**ABOUT THIS TASK:**
Across the records below, how many lines include the word "passes"? State only the number.

**DATA PROVIDED:**
## src/design/scpt_pkg.sv

```systemverilog
`timescale 1ns / 1ps

package scpt_pkg;

   localparam int DEPTH_DEFAULT = 16;
   localparam int ID_W          = 8;
   localparam int POS_W         = 24;
   localparam int TIME_W        = POS_W + 1;

   localparam logic [POS_W-1:0] LENGTH_RESET = POS_W'(65536);

   localparam logic OP_ADD  = 1'b0;
   localparam logic OP_TIME = 1'b1;

   typedef struct packed {
      logic [ID_W-1:0]  id;
      logic [POS_W-1:0] pos;
   } entry_type;

   typedef enum logic [3:0] {
      ST_IDLE,
      ST_INS_SCAN,
      ST_INS_CHK,
      ST_ADD_OUT,
      ST_FULL_OUT,
      ST_T_SCAN,
      ST_T_CHK,
      ST_T_END,
      ST_FLUSH
   } ctrl_state_type;

   typedef struct packed {
      logic load;
      logic ins_rd;
      logic ins_shift;
      logic ins_place;
      logic t_rd;
      logic fire;
      logic wrap;
      logic flush;
      logic push_add;
      logic add_full;
   } cmd_type;

   typedef struct packed {
      logic req_is_time;
      logic full;
      logic idx_zero;
      logic ins_gt;
      logic next_lt_count;
      logic pos_le_time;
      logic time_ge_len;
      logic wrap_stop;
      logic pend_valid;
      logic rsp_free;
   } status_type;

endpackage

```

## src/design/scpt_req_if.sv

```systemverilog
`timescale 1ns / 1ps

interface scpt_req_if;
   logic                           valid;
   logic                           ready;
   logic                           opcode;
   logic [scpt_pkg::ID_W-1:0]      cue_id;
   logic [scpt_pkg::POS_W-1:0]     cue_position;
   logic [scpt_pkg::TIME_W-1:0]    play_time;
   logic                           still_playing;

   modport source (output valid, output opcode, output cue_id, output cue_position,
                   output play_time, output still_playing, input ready);
   modport sink (input valid, input opcode, input cue_id, input cue_position,
                 input play_time, input still_playing, output ready);
endinterface

```

## src/design/scpt_rsp_if.sv

```systemverilog
`timescale 1ns / 1ps

interface scpt_rsp_if;
   logic                         valid;
   logic                         ready;
   logic [scpt_pkg::ID_W-1:0]    fired_id;
   logic [scpt_pkg::POS_W-1:0]   fired_position;
   logic                         table_full;
   logic                         last;

   modport source (output valid, output fired_id, output fired_position,
                   output table_full, output last, input ready);
   modport sink (input valid, input fired_id, input fired_position,
                 input table_full, input last, output ready);
endinterface

```

## src/design/scpt_ctrl.sv

```systemverilog
`timescale 1ns / 1ps

module scpt_ctrl (
   input  logic                 clock,
   input  logic                 reset,
   input  logic                 req_valid,
   output logic                 req_ready,
   input  scpt_pkg::status_type status,
   output scpt_pkg::cmd_type    cmd
);

   scpt_pkg::ctrl_state_type state_ff, state_in;

   always_ff @(posedge clock) begin
      if (reset) begin
         state_ff <= scpt_pkg::ST_IDLE;
      end else begin
         state_ff <= state_in;
      end
   end

   always_comb begin
      state_in  = state_ff;
      cmd       = '0;
      req_ready = 1'b0;
      case (state_ff)
         scpt_pkg::ST_IDLE: begin
            req_ready = 1'b1;
            if (req_valid) begin
               cmd.load = 1'b1;
               if (status.req_is_time) begin
                  state_in = scpt_pkg::ST_T_SCAN;
               end else if (status.full) begin
                  state_in = scpt_pkg::ST_FULL_OUT;
               end else begin
                  state_in = scpt_pkg::ST_INS_SCAN;
               end
            end
         end
         scpt_pkg::ST_INS_SCAN: begin
            if (status.idx_zero) begin
               cmd.ins_place = 1'b1;
               state_in      = scpt_pkg::ST_ADD_OUT;
            end else begin
               cmd.ins_rd = 1'b1;
               state_in   = scpt_pkg::ST_INS_CHK;
            end
         end
         scpt_pkg::ST_INS_CHK: begin
            // move larger entries up one slot until the new one fits
            if (status.ins_gt) begin
               cmd.ins_shift = 1'b1;
               state_in      = scpt_pkg::ST_INS_SCAN;
            end else begin
               cmd.ins_place = 1'b1;
               state_in      = scpt_pkg::ST_ADD_OUT;
            end
         end
         scpt_pkg::ST_ADD_OUT: begin
            if (status.rsp_free) begin
               cmd.push_add = 1'b1;
               state_in     = scpt_pkg::ST_IDLE;
            end
         end
         scpt_pkg::ST_FULL_OUT: begin
            if (status.rsp_free) begin
               cmd.push_add = 1'b1;
               cmd.add_full = 1'b1;
               state_in     = scpt_pkg::ST_IDLE;
            end
         end
         scpt_pkg::ST_T_SCAN: begin
            if (status.next_lt_count) begin
               cmd.t_rd = 1'b1;
               state_in = scpt_pkg::ST_T_CHK;
            end else begin
               state_in = scpt_pkg::ST_T_END;
            end
         end
         scpt_pkg::ST_T_CHK: begin
            if (status.pos_le_time) begin
               // hold while the previous fired entry has nowhere to go
               if (!status.pend_valid || status.rsp_free) begin
                  cmd.fire = 1'b1;
                  state_in = scpt_pkg::ST_T_SCAN;
               end
            end else begin
               state_in = scpt_pkg::ST_T_END;
            end
         end
         scpt_pkg::ST_T_END: begin
            if (status.time_ge_len) begin
               cmd.wrap = 1'b1;
               state_in = status.wrap_stop ? scpt_pkg::ST_FLUSH : scpt_pkg::ST_T_SCAN;
            end else begin
               state_in = scpt_pkg::ST_FLUSH;
            end
         end
         scpt_pkg::ST_FLUSH: begin
            if (!status.pend_valid) begin
               state_in = scpt_pkg::ST_IDLE;
            end else if (status.rsp_free) begin
               cmd.flush = 1'b1;
               state_in  = scpt_pkg::ST_IDLE;
            end
         end
         default: begin
            state_in = scpt_pkg::ST_IDLE;
         end
      endcase
   end

endmodule

```

## src/design/scpt_datapath.sv

```systemverilog
`timescale 1ns / 1ps

module scpt_datapath #(
   parameter int TABLE_DEPTH = scpt_pkg::DEPTH_DEFAULT
) (
   input  logic                          clock,
   input  logic                          reset,
   input  logic                          csr_wr_en,
   input  logic [scpt_pkg::POS_W-1:0]    csr_wr_data,
   input  logic                          req_opcode,
   input  logic [scpt_pkg::ID_W-1:0]     req_cue_id,
   input  logic [scpt_pkg::POS_W-1:0]    req_cue_position,
   input  logic [scpt_pkg::TIME_W-1:0]   req_play_time,
   input  logic                          req_still_playing,
   input  scpt_pkg::cmd_type             cmd,
   output scpt_pkg::status_type          status,
   scpt_rsp_if.source                    rsp
);

   localparam int IW = (TABLE_DEPTH > 1) ? $clog2(TABLE_DEPTH) : 1;
   localparam int CW = $clog2(TABLE_DEPTH + 1);

   typedef struct packed {
      logic [scpt_pkg::ID_W-1:0]  id;
      logic [scpt_pkg::POS_W-1:0] pos;
      logic                       full;
      logic                       last;
   } rsp_type;

   scpt_pkg::entry_type cue_table_ff [TABLE_DEPTH];

   logic [scpt_pkg::POS_W-1:0]  len_ff;
   logic [CW-1:0]               count_ff, count_in;
   logic [CW-1:0]               next_ff, next_in;
   logic [scpt_pkg::ID_W-1:0]   id_ff;
   logic [scpt_pkg::POS_W-1:0]  pos_ff;
   logic [scpt_pkg::TIME_W-1:0] time_ff;
   logic                        playing_ff;
   logic [IW-1:0]               idx_ff;
   scpt_pkg::entry_type         rd_ff;
   scpt_pkg::entry_type         pend_ff;
   logic                        pend_valid_ff, pend_valid_in;
   logic                        rsp_valid_ff, rsp_valid_in;
   rsp_type                     rsp_ff, rsp_in;

   logic [scpt_pkg::POS_W-1:0]  len_eff;
   logic [scpt_pkg::TIME_W-1:0] len_ext;
   logic [scpt_pkg::POS_W-1:0]  pos_clamp;
   logic [scpt_pkg::TIME_W-1:0] time_lim;
   logic [scpt_pkg::TIME_W-1:0] time_clamp;
   logic [scpt_pkg::TIME_W-1:0] time_rem;
   logic                        rd_en;
   logic [IW-1:0]               rd_addr;
   logic                        wr_en;
   scpt_pkg::entry_type         wr_data;
   logic                        push;

   // a zero length behaves as one frame
   assign len_eff    = (len_ff == '0) ? scpt_pkg::POS_W'(1) : len_ff;
   assign len_ext    = {1'b0, len_eff};
   assign pos_clamp  = (req_cue_position > len_eff) ? len_eff : req_cue_position;
   assign time_lim   = {len_eff, 1'b0} - scpt_pkg::TIME_W'(1);
   assign time_clamp = (req_play_time > time_lim) ? time_lim : req_play_time;
   assign time_rem   = time_ff - len_ext;

   assign status.req_is_time   = (req_opcode == scpt_pkg::OP_TIME);
   assign status.full          = (count_ff == CW'(TABLE_DEPTH));
   assign status.idx_zero      = (idx_ff == '0);
   assign status.ins_gt        = (rd_ff.pos > pos_ff);
   assign status.next_lt_count = (next_ff < count_ff);
   assign status.pos_le_time   = ({1'b0, rd_ff.pos} <= time_ff);
   assign status.time_ge_len   = (time_ff >= len_ext);
   assign status.wrap_stop     = (time_rem == '0) && !playing_ff;
   assign status.pend_valid    = pend_valid_ff;
   assign status.rsp_free      = !rsp_valid_ff || rsp.ready;

   assign rd_en   = cmd.ins_rd || cmd.t_rd;
   assign rd_addr = cmd.t_rd ? next_ff[IW-1:0] : idx_ff - IW'(1);
   assign wr_en   = cmd.ins_shift || cmd.ins_place;
   assign wr_data = cmd.ins_shift ? rd_ff : scpt_pkg::entry_type'({id_ff, pos_ff});

   always_ff @(posedge clock) begin
      if (wr_en) begin
         cue_table_ff[idx_ff] <= wr_data;
      end
      if (rd_en) begin
         rd_ff <= cue_table_ff[rd_addr];
      end
   end

   always_comb begin
      count_in = count_ff;
      next_in  = next_ff;
      if (cmd.ins_place) begin
         count_in = count_ff + CW'(1);
         // an entry landing at or before the cursor counts as already fired
         if ((count_ff != '0) && (CW'(idx_ff) <= next_ff)) begin
            next_in = next_ff + CW'(1);
         end
      end
      if (cmd.fire) begin
         next_in = next_ff + CW'(1);
      end
      if (cmd.wrap) begin
         next_in = '0;
      end
   end

   always_comb begin
      pend_valid_in = pend_valid_ff;
      if (cmd.fire) begin
         pend_valid_in = 1'b1;
      end else if (cmd.flush) begin
         pend_valid_in = 1'b0;
      end
   end

   always_comb begin
      push   = cmd.push_add || ((cmd.fire || cmd.flush) && pend_valid_ff);
      rsp_in = rsp_ff;
      if (cmd.push_add) begin
         rsp_in = '{id: '0, pos: '0, full: cmd.add_full, last: 1'b1};
      end else if (push) begin
         rsp_in = '{id: pend_ff.id, pos: pend_ff.pos, full: 1'b0, last: cmd.flush};
      end
      if (push) begin
         rsp_valid_in = 1'b1;
      end else begin
         rsp_valid_in = rsp_valid_ff && !rsp.ready;
      end
   end

   always_ff @(posedge clock) begin
      if (reset) begin
         len_ff        <= scpt_pkg::LENGTH_RESET;
         count_ff      <= '0;
         next_ff       <= '0;
         pend_valid_ff <= 1'b0;
         rsp_valid_ff  <= 1'b0;
      end else begin
         if (csr_wr_en) begin
            len_ff <= csr_wr_data;
         end
         count_ff      <= count_in;
         next_ff       <= next_in;
         pend_valid_ff <= pend_valid_in;
         rsp_valid_ff  <= rsp_valid_in;
      end
   end

   always_ff @(posedge clock) begin
      if (cmd.load) begin
         id_ff      <= req_cue_id;
         pos_ff     <= pos_clamp;
         time_ff    <= time_clamp;
         playing_ff <= req_still_playing;
         idx_ff     <= count_ff[IW-1:0];
      end else if (cmd.ins_shift) begin
         idx_ff <= idx_ff - IW'(1);
      end else if (cmd.wrap) begin
         time_ff <= time_rem;
      end
      if (cmd.fire) begin
         pend_ff <= rd_ff;
      end
      rsp_ff <= rsp_in;
   end

   assign rsp.valid          = rsp_valid_ff;
   assign rsp.fired_id       = rsp_ff.id;
   assign rsp.fired_position = rsp_ff.pos;
   assign rsp.table_full     = rsp_ff.full;
   assign rsp.last           = rsp_ff.last;

endmodule

```

## src/design/sorted_cue_point_trigger.sv

```systemverilog
`timescale 1ns / 1ps

// Keeps a position-sorted table of cue entries and fires them as playback time
// advances. Requests are taken one at a time: a new request is accepted only
// once the previous one has handed over all its responses to the response
// register. Every table step reads the single-port table memory through a
// registered read, so each entry examined passes through a read state and a
// check state. An add scans down from the top of the table, shifting each
// larger entry up one slot, and goes straight to its response when the
// table is full; a time request scans from the cursor, at most two passes over
// the table. The response side can stall any request. Every request closes
// with a response flagged last, except a time request that fires nothing, which
// gives no response.
module sorted_cue_point_trigger #(
   parameter int TABLE_DEPTH = scpt_pkg::DEPTH_DEFAULT
) (
   input  logic                       clock,
   input  logic                       reset,
   input  logic                       csr_wr_en,
   input  logic [scpt_pkg::POS_W-1:0] csr_wr_data,
   scpt_req_if.sink                   req_bus,
   scpt_rsp_if.source                 rsp_bus
);

   scpt_pkg::cmd_type    cmd;
   scpt_pkg::status_type status;
   logic                 req_ready;

   assign req_bus.ready = req_ready;

   scpt_ctrl u_ctrl (
      .clock     (clock),
      .reset     (reset),
      .req_valid (req_bus.valid),
      .req_ready (req_ready),
      .status    (status),
      .cmd       (cmd)
   );

   scpt_datapath #(
      .TABLE_DEPTH (TABLE_DEPTH)
   ) u_datapath (
      .clock             (clock),
      .reset             (reset),
      .csr_wr_en         (csr_wr_en),
      .csr_wr_data       (csr_wr_data),
      .req_opcode        (req_bus.opcode),
      .req_cue_id        (req_bus.cue_id),
      .req_cue_position  (req_bus.cue_position),
      .req_play_time     (req_bus.play_time),
      .req_still_playing (req_bus.still_playing),
      .cmd               (cmd),
      .status            (status),
      .rsp               (rsp_bus)
   );

   a_busy_after_accept : assert property (@(posedge clock) disable iff (reset)
      (req_bus.valid && req_bus.ready) |=> !req_bus.ready)
      else $error("request accepted while previous request still in progress");

   a_full_is_last : assert property (@(posedge clock) disable iff (reset)
      (rsp_bus.valid && rsp_bus.table_full) |-> (rsp_bus.last && rsp_bus.fired_id == '0))
      else $error("dropped add response malformed");

   a_fire_no_loss : assert property (@(posedge clock) disable iff (reset)
      cmd.fire |-> (!status.pend_valid || status.rsp_free))
      else $error("fired entry overwritten before delivery");

endmodule

```

## src/flat_wrapper.sv

```systemverilog
// flat-port wrapper written by rule: the top's interface ports become plain ports
module sorted_cue_point_trigger_flat 
#(
   parameter int TABLE_DEPTH = scpt_pkg::DEPTH_DEFAULT
)
  (clock, reset, csr_wr_en, csr_wr_data, req_bus_valid, req_bus_opcode, req_bus_cue_id, req_bus_cue_position, req_bus_play_time, req_bus_still_playing, req_bus_ready, rsp_bus_valid, rsp_bus_fired_id, rsp_bus_fired_position, rsp_bus_table_full, rsp_bus_last, rsp_bus_ready);
  scpt_req_if req_bus_i ();
  scpt_rsp_if rsp_bus_i ();
  input  logic clock;
  input  logic reset;
  input  logic csr_wr_en;
  input  logic [scpt_pkg::POS_W-1:0] csr_wr_data;
  input wire logic [$bits(req_bus_i.valid)-1:0] req_bus_valid;
  input wire logic [$bits(req_bus_i.opcode)-1:0] req_bus_opcode;
  input wire logic [$bits(req_bus_i.cue_id)-1:0] req_bus_cue_id;
  input wire logic [$bits(req_bus_i.cue_position)-1:0] req_bus_cue_position;
  input wire logic [$bits(req_bus_i.play_time)-1:0] req_bus_play_time;
  input wire logic [$bits(req_bus_i.still_playing)-1:0] req_bus_still_playing;
  output wire logic [$bits(req_bus_i.ready)-1:0] req_bus_ready;
  output wire logic [$bits(rsp_bus_i.valid)-1:0] rsp_bus_valid;
  output wire logic [$bits(rsp_bus_i.fired_id)-1:0] rsp_bus_fired_id;
  output wire logic [$bits(rsp_bus_i.fired_position)-1:0] rsp_bus_fired_position;
  output wire logic [$bits(rsp_bus_i.table_full)-1:0] rsp_bus_table_full;
  output wire logic [$bits(rsp_bus_i.last)-1:0] rsp_bus_last;
  input wire logic [$bits(rsp_bus_i.ready)-1:0] rsp_bus_ready;
  assign req_bus_i.valid = req_bus_valid;
  assign req_bus_i.opcode = req_bus_opcode;
  assign req_bus_i.cue_id = req_bus_cue_id;
  assign req_bus_i.cue_position = req_bus_cue_position;
  assign req_bus_i.play_time = req_bus_play_time;
  assign req_bus_i.still_playing = req_bus_still_playing;
  assign req_bus_ready = req_bus_i.ready;
  assign rsp_bus_valid = rsp_bus_i.valid;
  assign rsp_bus_fired_id = rsp_bus_i.fired_id;
  assign rsp_bus_fired_position = rsp_bus_i.fired_position;
  assign rsp_bus_table_full = rsp_bus_i.table_full;
  assign rsp_bus_last = rsp_bus_i.last;
  assign rsp_bus_i.ready = rsp_bus_ready;
  sorted_cue_point_trigger #(.TABLE_DEPTH(TABLE_DEPTH)) u_core (.clock(clock), .reset(reset), .csr_wr_en(csr_wr_en), .csr_wr_data(csr_wr_data), .req_bus(req_bus_i), .rsp_bus(rsp_bus_i));
endmodule
```

## config.mk

```make
export PLATFORM = sky130hd
export DESIGN_NAME = sorted_cue_point_trigger_flat
export DESIGN_NICKNAME = d
export VERILOG_FILES = /design/src/design/scpt_pkg.sv /design/src/design/scpt_req_if.sv /design/src/design/scpt_rsp_if.sv /design/src/design/scpt_ctrl.sv /design/src/design/scpt_datapath.sv /design/src/design/sorted_cue_point_trigger.sv /design/src/flat_wrapper.sv
export SDC_FILE = /design/constraint.sdc
export NUM_CORES = 1
export LEC_CHECK = 0
export ABC_AREA = 0
export CORE_ASPECT_RATIO = 0.8
export CORE_MARGIN = 5
export CORE_UTILIZATION = 45
export DETAILED_ROUTE_END_ITERATION = 6
export DONT_BUFFER_PORTS = 1
export PLACE_DENSITY_LB_ADDON = 0.12
export SLEW_MARGIN = 20
export SYNTH_ARGS = -nofsm -noshare
export SYNTH_HDL_FRONTEND = slang
export SYNTH_SLANG_ARGS = --single-unit
```

## constraint.sdc

```tcl
create_clock -name clock -period 5.7 [get_ports clock]
set_clock_uncertainty 0.1 [all_clocks]
set_input_delay 0.285 -clock clock [delete_from_list [all_inputs] [get_ports clock]]
set_output_delay 0.285 -clock clock [all_outputs]
set_load 0.005 [all_outputs]
```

**RESULT FOR THIS EXERCISE:**
2